What this task involves: Give back all of the data unchanged. Keep every word as it is.

= = = = = = =

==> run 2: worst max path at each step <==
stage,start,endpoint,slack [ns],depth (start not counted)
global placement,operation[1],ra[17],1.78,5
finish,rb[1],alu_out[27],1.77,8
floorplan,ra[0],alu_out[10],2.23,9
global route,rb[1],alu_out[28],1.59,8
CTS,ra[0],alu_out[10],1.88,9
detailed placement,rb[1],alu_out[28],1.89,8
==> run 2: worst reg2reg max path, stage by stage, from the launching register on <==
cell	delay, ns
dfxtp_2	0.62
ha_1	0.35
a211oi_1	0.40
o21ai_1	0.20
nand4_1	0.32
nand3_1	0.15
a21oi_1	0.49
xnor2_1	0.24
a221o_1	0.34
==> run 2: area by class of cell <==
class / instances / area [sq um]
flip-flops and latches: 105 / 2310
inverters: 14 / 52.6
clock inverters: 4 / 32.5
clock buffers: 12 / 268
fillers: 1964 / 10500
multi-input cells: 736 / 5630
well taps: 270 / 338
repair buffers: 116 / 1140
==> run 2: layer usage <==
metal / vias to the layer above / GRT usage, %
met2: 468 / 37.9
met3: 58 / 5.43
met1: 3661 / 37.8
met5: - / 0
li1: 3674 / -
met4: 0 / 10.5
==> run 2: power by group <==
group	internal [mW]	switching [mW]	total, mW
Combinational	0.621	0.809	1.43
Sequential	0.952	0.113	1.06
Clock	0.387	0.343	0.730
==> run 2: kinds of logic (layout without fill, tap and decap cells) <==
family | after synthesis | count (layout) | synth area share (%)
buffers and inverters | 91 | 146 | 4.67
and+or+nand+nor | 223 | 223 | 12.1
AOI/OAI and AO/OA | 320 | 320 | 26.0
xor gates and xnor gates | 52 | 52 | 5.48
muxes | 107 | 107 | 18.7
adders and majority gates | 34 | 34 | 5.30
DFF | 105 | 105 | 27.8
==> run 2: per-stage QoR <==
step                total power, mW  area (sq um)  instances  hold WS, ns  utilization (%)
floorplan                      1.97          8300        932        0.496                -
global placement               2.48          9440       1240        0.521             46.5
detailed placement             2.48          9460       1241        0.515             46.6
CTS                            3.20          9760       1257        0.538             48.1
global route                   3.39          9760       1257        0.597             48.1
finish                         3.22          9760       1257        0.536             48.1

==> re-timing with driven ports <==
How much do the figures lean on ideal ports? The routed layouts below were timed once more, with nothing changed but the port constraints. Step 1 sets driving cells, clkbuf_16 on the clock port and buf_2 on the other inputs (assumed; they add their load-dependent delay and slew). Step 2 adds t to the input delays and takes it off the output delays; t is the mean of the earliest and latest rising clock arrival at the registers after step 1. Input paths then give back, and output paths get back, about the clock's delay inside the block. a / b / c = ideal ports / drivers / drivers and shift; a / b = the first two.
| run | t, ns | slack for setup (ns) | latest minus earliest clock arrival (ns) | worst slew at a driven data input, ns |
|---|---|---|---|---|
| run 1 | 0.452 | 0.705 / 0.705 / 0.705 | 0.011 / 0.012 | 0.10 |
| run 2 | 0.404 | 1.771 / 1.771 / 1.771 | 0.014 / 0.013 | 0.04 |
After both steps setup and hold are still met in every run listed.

= = = = = = =

Reply to the exercise:
==> run 2: worst max path at each step <==
stage,start,endpoint,slack [ns],depth (start not counted)
global placement,operation[1],ra[17],1.78,5
finish,rb[1],alu_out[27],1.77,8
floorplan,ra[0],alu_out[10],2.23,9
global route,rb[1],alu_out[28],1.59,8
CTS,ra[0],alu_out[10],1.88,9
detailed placement,rb[1],alu_out[28],1.89,8
==> run 2: worst reg2reg max path, stage by stage, from the launching register on <==
cell	delay, ns
dfxtp_2	0.62
ha_1	0.35
a211oi_1	0.40
o21ai_1	0.20
nand4_1	0.32
nand3_1	0.15
a21oi_1	0.49
xnor2_1	0.24
a221o_1	0.34
==> run 2: area by class of cell <==
class / instances / area [sq um]
flip-flops and latches: 105 / 2310
inverters: 14 / 52.6
clock inverters: 4 / 32.5
clock buffers: 12 / 268
fillers: 1964 / 10500
multi-input cells: 736 / 5630
well taps: 270 / 338
repair buffers: 116 / 1140
==> run 2: layer usage <==
metal / vias to the layer above / GRT usage, %
met2: 468 / 37.9
met3: 58 / 5.43
met1: 3661 / 37.8
met5: - / 0
li1: 3674 / -
met4: 0 / 10.5
==> run 2: power by group <==
group	internal [mW]	switching [mW]	total, mW
Combinational	0.621	0.809	1.43
Sequential	0.952	0.113	1.06
Clock	0.387	0.343	0.730
==> run 2: kinds of logic (layout without fill, tap and decap cells) <==
family | after synthesis | count (layout) | synth area share (%)
buffers and inverters | 91 | 146 | 4.67
and+or+nand+nor | 223 | 223 | 12.1
AOI/OAI and AO/OA | 320 | 320 | 26.0
xor gates and xnor gates | 52 | 52 | 5.48
muxes | 107 | 107 | 18.7
adders and majority gates | 34 | 34 | 5.30
DFF | 105 | 105 | 27.8
==> run 2: per-stage QoR <==
step                total power, mW  area (sq um)  instances  hold WS, ns  utilization (%)
floorplan                      1.97          8300        932        0.496                -
global placement               2.48          9440       1240        0.521             46.5
detailed placement             2.48          9460       1241        0.515             46.6
CTS                            3.20          9760       1257        0.538             48.1
global route                   3.39          9760       1257        0.597             48.1
finish                         3.22          9760       1257        0.536             48.1

==> re-timing with driven ports <==
How much do the figures lean on ideal ports? The routed layouts below were timed once more, with nothing changed but the port constraints. Step 1 sets driving cells, clkbuf_16 on the clock port and buf_2 on the other inputs (assumed; they add their load-dependent delay and slew). Step 2 adds t to the input delays and takes it off the output delays; t is the mean of the earliest and latest rising clock arrival at the registers after step 1. Input paths then give back, and output paths get back, about the clock's delay inside the block. a / b / c = ideal ports / drivers / drivers and shift; a / b = the first two.
| run | t, ns | slack for setup (ns) | latest minus earliest clock arrival (ns) | worst slew at a driven data input, ns |
|---|---|---|---|---|
| run 1 | 0.452 | 0.705 / 0.705 / 0.705 | 0.011 / 0.012 | 0.10 |
| run 2 | 0.404 | 1.771 / 1.771 / 1.771 | 0.014 / 0.013 | 0.04 |
After both steps setup and hold are still met in every run listed.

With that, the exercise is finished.